*** MATERIAL PROVIDED Section Begins ***

### src/rtl/param_instruction_memory.sv
// Instruction RAM filled by an auto-incrementing loader, read by byte PC with fault reporting.
// Fetch latency 1 cycle; fetch_stall freezes the fetch outputs, load_ready/fetch_ready gate the ports by mode.
module param_instruction_memory #(
    parameter int                    DATA_WIDTH = 32,
    parameter int                    ADDR_WIDTH = 7,
    parameter int                    PC_WIDTH   = 32,
    parameter logic [DATA_WIDTH-1:0] FILL_WORD  = '0
) (
    input  logic                  clk,
    input  logic                  reset,
    // image loader
    input  logic                  load_start,
    input  logic                  load_valid,
    input  logic                  load_last,
    input  logic [DATA_WIDTH-1:0] load_data,
    output logic                  load_ready,
    output logic [ADDR_WIDTH:0]   load_count,
    // fetch port
    output logic                  fetch_ready,
    input  logic                  fetch_req,
    input  logic [PC_WIDTH-1:0]   fetch_pc,
    input  logic                  fetch_stall,
    output logic [DATA_WIDTH-1:0] instr,
    output logic                  instr_valid,
    output logic                  addr_fault
);

    localparam int DEPTH = 1 << ADDR_WIDTH;
    localparam logic [ADDR_WIDTH:0] CNT_FULL = (ADDR_WIDTH+1)'(DEPTH);
    localparam logic [ADDR_WIDTH:0] CNT_LAST = (ADDR_WIDTH+1)'(DEPTH - 1);

    typedef enum logic [1:0] {
        S_IDLE = 2'd0,
        S_LOAD = 2'd1,
        S_RUN  = 2'd2
    } state_t;

    state_t state;
    state_t state_nxt;

    logic [DATA_WIDTH-1:0] mem [DEPTH];

    logic                  wr_en;
    logic                  wr_ends_image;
    logic [ADDR_WIDTH:0]   load_count_nxt;
    logic                  fetch_acc;
    logic [ADDR_WIDTH-1:0] fetch_idx;
    logic                  pc_hi_set;
    logic                  fetch_fault;

    assign load_ready  = (state == S_LOAD);
    assign fetch_ready = (state == S_RUN);

    // load_start wins over a same-cycle load_valid; the word is dropped.
    assign wr_en         = load_ready & load_valid & ~load_start & (load_count != CNT_FULL);
    assign wr_ends_image = load_last | (load_count == CNT_LAST);

    always_comb begin
        state_nxt      = state;
        load_count_nxt = load_count;
        if (load_start) begin
            load_count_nxt = '0;
        end else if (wr_en) begin
            load_count_nxt = load_count + 1'b1;
        end
        case (state)
            S_IDLE: if (load_start) state_nxt = S_LOAD;
            S_LOAD: if (!load_start && wr_en && wr_ends_image) state_nxt = S_RUN;
            S_RUN:  if (load_start) state_nxt = S_LOAD;
            default: state_nxt = S_IDLE;
        endcase
    end

    always_ff @(posedge clk or posedge reset) begin
        if (reset) begin
            state      <= S_IDLE;
            load_count <= '0;
        end else begin
            state      <= state_nxt;
            load_count <= load_count_nxt;
        end
    end

    // Array deliberately has no reset: the image survives reset, load_count guards it.
    always_ff @(posedge clk) begin
        if (wr_en) begin
            mem[load_count[ADDR_WIDTH-1:0]] <= load_data;
        end
    end

    assign fetch_acc = fetch_ready & fetch_req & ~fetch_stall;
    assign fetch_idx = fetch_pc[ADDR_WIDTH+1:2];

    generate
        if (PC_WIDTH > ADDR_WIDTH + 2) begin : g_pc_hi
            assign pc_hi_set = |fetch_pc[PC_WIDTH-1:ADDR_WIDTH+2];
        end else begin : g_no_pc_hi
            assign pc_hi_set = 1'b0;
        end
    endgenerate

    assign fetch_fault = (fetch_pc[1:0] != 2'b00) | pc_hi_set |
                         ({1'b0, fetch_idx} >= load_count);

    always_ff @(posedge clk or posedge reset) begin
        if (reset) begin
            instr       <= '0;
            instr_valid <= 1'b0;
            addr_fault  <= 1'b0;
        end else if (!fetch_stall) begin
            if (fetch_acc) begin
                instr       <= fetch_fault ? FILL_WORD : mem[fetch_idx];
                instr_valid <= 1'b1;
                addr_fault  <= fetch_fault;
            end else begin
                instr_valid <= 1'b0;
                addr_fault  <= 1'b0;
            end
        end
    end

endmodule
### config.mk
export PLATFORM = sky130hd
export DESIGN_NAME = param_instruction_memory
export DESIGN_NICKNAME = d
export VERILOG_FILES = /design/src/rtl/param_instruction_memory.sv
export SDC_FILE = /design/constraint.sdc
export NUM_CORES = 2
export LEC_CHECK = 0
export BUFFER_PORTS_ARGS = -buffer_cell sky130_fd_sc_hd__buf_4
export CAP_MARGIN = 10
export CORE_MARGIN = 2
export CORE_UTILIZATION = 45
export DETAILED_ROUTE_END_ITERATION = 10
export PLACE_DENSITY = 0.63
export SKIP_LAST_GASP = 1
export SLEW_MARGIN = 10
export SYNTH_ARGS = -nofsm -noshare
export SYNTH_HDL_FRONTEND = slang
export SYNTH_SLANG_ARGS = --single-unit
### constraint.sdc
create_clock -name clk -period 4 [get_ports clk]
set_input_delay 0 -clock clk [delete_from_list [all_inputs] [get_ports clk]]
set_output_delay 0 -clock clk [all_outputs]
set_load 0.05 [all_outputs]
==> flow_metrics.tcl <==
set metrics [dict create \
    status "finished, final reports clean" \
    nFillCells 27700 \
    reg2reg_to "instr[8]" \
    hpwl_mm 284 \
    cp_cell_sequence "inv_1, ha_1, a2111oi_4, nand3_2, dlygate4sd3_1, nor2_2, nand4_1, dlygate4sd3_1, a2bb2oi_1, nand3_1, dlygate4sd3_1" \
    wl_per_cell_um 35.3 \
    crit_family "buffers and inverters" \
    path_buf_inv 4 \
    dieArea_sq_mm 0.361 \
    synth_xor_area_share_pct 0.0382 \
    grt_pass1_vias 83100 \
    die_w_um 601 \
    vdd_drop_max_v 0.000376 \
    final_cell_mix "4096 x edfxtp_1, 824 x mux2i_1, 632 x mux4_2" \
    relSlewSlack_pct 14.1 \
    ant_nets 0 \
    grt_pass1_wl_mm 658 \
    cp_max_fo 9 \
    reg2regPathDepth 11 \
    drt_iter0_drc 13100 \
    grt_util_all_layers_pct 25.9 \
    via_count 85500 \
    yosys.area.top_type "edfxtp_1" \
    fin_nets 8449 \
    postCtsSetupBuffers 0 \
    clk_pin_slew_worst_paths_ns 0.07 \
    crit_top_cell "dlygate4sd3_1" \
    num_rows 219 \
    cts_inserted_buffers 415 \
    layoutNonFillerInstCount 13500 \
    initial_core_util_pct 45.1 \
    ys_seq_elements 4140 \
    required_ns 4.95 \
    area_growth_pct 14.8 \
    clock-sinks 4140 \
    yosys_warnings 0 \
    synth_seq_area_share_pct 77.4 \
    dpl-instance-area_sq_mm 0.170 \
    syn_area_sq_mm 0.160 \
    clockRootBuffer "clkbuf_16" \
    tritoncts "yes" \
    critPathLaunch "load_count[6]" \
    synth_cells 7776 \
    antenna_found_initial 48 \
    slew_violations 0 \
    fin_skew_ns 0.0854 \
    setup_viol 0 \
    crit_type "reg -> reg" \
    worst_pin_slew_ns 1.29 \
    period_needed_ns 3.91 \
    grt_start_max_net_pins 129 \
    critPathSlowestCell "dlygate4sd3_1" \
    htree_levels 5 \
    design_area_sq_mm 0.184 \
    p_per_area_mw_per_mm2 499 \
    startpoint_type "flop" \
    p_leak_nw 59.6 \
    yosys.area_share.simple_pct 1.80 \
    core_sq_mm 0.355 \
    synthAdderAreaFrac_pct 0.0702 \
    crit_cells 11 \
    worstSetupEndpoint "instr[8]" \
    max_cap_violations 0 \
    netlist-cell-type-count 75 \
    power.total_mw 92.0 \
    layout_commonest_cell "edfxtp_1" \
    critPathCaptureType "flop" \
    syn-num-nets 7856 \
    yosys-top-cells-area "edfxtp_1 77%, mux4_2 8.9%, mux2i_1 5.1%, a221oi_1 2.0%, o21ai_0 0.76%" \
    crit_arrival_ns 4.86 \
    ys.flop_type "edfxtp_1" \
    synth_compound_area_share_pct 4.72 \
    synth_top_family_by_area "multiplexers" \
    cts_buffer_depth 4 \
    r2r_slack_ns 0.09 \
    slowest_delay_ns 0.72 \
    clock_latency_ns 1.01 \
    drive_above_1_share_pct 22.8 \
    io_buffer_count 114 \
    timing.fmax_mhz 256 \
    synth_edf_count 4096 \
    routed_wl_mm 476 \
    first_pass_iters 8 \
    r2r_start "load_count[6]" \
    drc 0 \
    hold_ws_ns 0.0553 \
    place.gp.congestion 0.935 \
    gr-total-overflow 0 \
    muxShareOfSynthArea_pct 14.1 \
    avgSynthCellArea_sq_um 20.6 \
    fp.dieH_um 601 \
    boundaryPins 115 \
    ys_async_sr_fraction_pct 1.06 \
    rsz0062_at_grt "false" \
    yosys.area.top_type_share_pct 76.7 \
    dp.cells 12600 \
    hold_class "in -> reg" \
    avgViaCountPerCell 6.34 \
    period_share_pct 97.7 \
    hold_viol_final 0 \
]
-- area by class of cell --
cell class                      instances  area [sq um]  area share (%)
Sequential cell                      4140        124000            67.4
Multi-Input combinational cell       3155         34300            18.6
Clock buffer                          503         10900            5.91
Timing Repair Buffer                  642          6040            3.28
Tap cell                             4751          5940            3.23
Clock inverter                        264          2710            1.47
Inverter                               15          75.1          0.0408
Antenna cell                           21          52.6          0.0285
-- registers in the layout, summed over array words and instances, names as in the netlist --
| signal | flops |
|---|---|
| instr_valid | 1 |
| addr_fault | 1 |
| mem | 4096 |
| instr | 32 |
| load_count | 8 |
| state | 2 |
-- timing repair --
item	4_1_cts	5_1_grt
hold endpoints to repair	3274	0
gates resized for setup	0	2
hold buffers	58	0
endpoints found under the setup margin	0	1
-- synthesized netlist by cell type (all sizes together) (7+ instances only) --
| cell type | count |
|---|---|
| a211oi | 9 |
| a21o | 8 |
| a21oi | 92 |
| a221o | 33 |
| a221oi | 365 |
| a22oi | 154 |
| a31oi | 29 |
| a32oi | 18 |
| and3 | 17 |
| buf | 316 |
| clkbuf | 150 |
| dfrtp | 44 |
| edfxtp | 4096 |
| ha | 9 |
| inv | 15 |
| mux2 | 15 |
| mux2i | 824 |
| mux4 | 632 |
| nand2 | 141 |
| nand2b | 16 |
| nand3 | 168 |
| nand4 | 10 |
| nor2 | 202 |
| nor2b | 8 |
| nor3 | 42 |
| o211ai | 10 |
| o21a | 7 |
| o21ai | 246 |
| o31ai | 11 |
| xnor2 | 7 |
-- metal layers --
metal | vias up | wire length, um | GRT usage [%]
met4 | 28 | 23600 | 11.3
met2 | 5111 | 216000 | 39.3
li1 | 34000 | - | -
met5 | - | 457 | 0.145
met1 | 45400 | 181000 | 35.8
met3 | 918 | 54800 | 6.30
-- kinds of logic after synthesis --
logic type | Yosys count
buf+inv | 481
mux | 1471
compound gates | 1036
xor+xnor | 7
fa+ha+maj | 9
flops | 4140
simple gates | 632
-- worst reg2reg max path: cells and delay by family (launching register included) --
kind / cells / cell delay, ns
and+or+nand+nor: 4 / 0.54
DFF: 1 / 0.45
adders and majority gates: 1 / 0.26
buffers and inverters: 4 / 2.02
AOI/OAI and AO/OA: 2 / 0.61
-- metrics by stage --
stage	setup WS [ns]	setup TNS, ns	utilization (%)
final	0.0904	0	51.8
after global routing	0.0351	0	51.8
after CTS	0.0726	0	51.8
after detailed placement	0.214	0	47.8
after global placement	-0.173	-0.239	47.7
after floorplan	-0.0235	-15.10	-
-- how the worst min path moves through the flow --
stage	from	end	slack, ns	depth (start not counted)
3_3_place_gp	reset	instr_valid	-0.06	2
2_1_floorplan	load_data[0]	mem[0][0]	0.1	0
3_5_place_dp	reset	instr_valid	-0.06	2
6_report	load_data[21]	mem[122][21]	0.06	2
4_1_cts	load_valid	load_count[6]	0.02	5
5_1_grt	reset	instr[23]	0.09	4
-- power breakdown --
| part | total (mW) | switching, mW | internal [mW] |
|---|---|---|---|
| Sequential | 47.8 | 0.0275 | 47.7 |
| Clock | 39.0 | 16.5 | 22.5 |
| Combinational | 5.22 | 3.58 | 1.64 |
| Total | 92.0 | 20.1 | 71.9 |
(Power assumes the default switching activity.)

*** MATERIAL PROVIDED Section Ends ***

(WHAT YOU ARE ASKED TO DO):
Restate word for word the entries above, starting at the line with "instr_valid | 1 |" and ending at the line with "buf | 316 |", inclusive, and no others.

(RESULT):
| instr_valid | 1 |
| addr_fault | 1 |
| mem | 4096 |
| instr | 32 |
| load_count | 8 |
| state | 2 |
-- timing repair --
item	4_1_cts	5_1_grt
hold endpoints to repair	3274	0
gates resized for setup	0	2
hold buffers	58	0
endpoints found under the setup margin	0	1
-- synthesized netlist by cell type (all sizes together) (7+ instances only) --
| cell type | count |
|---|---|
| a211oi | 9 |
| a21o | 8 |
| a21oi | 92 |
| a221o | 33 |
| a221oi | 365 |
| a22oi | 154 |
| a31oi | 29 |
| a32oi | 18 |
| and3 | 17 |
| buf | 316 |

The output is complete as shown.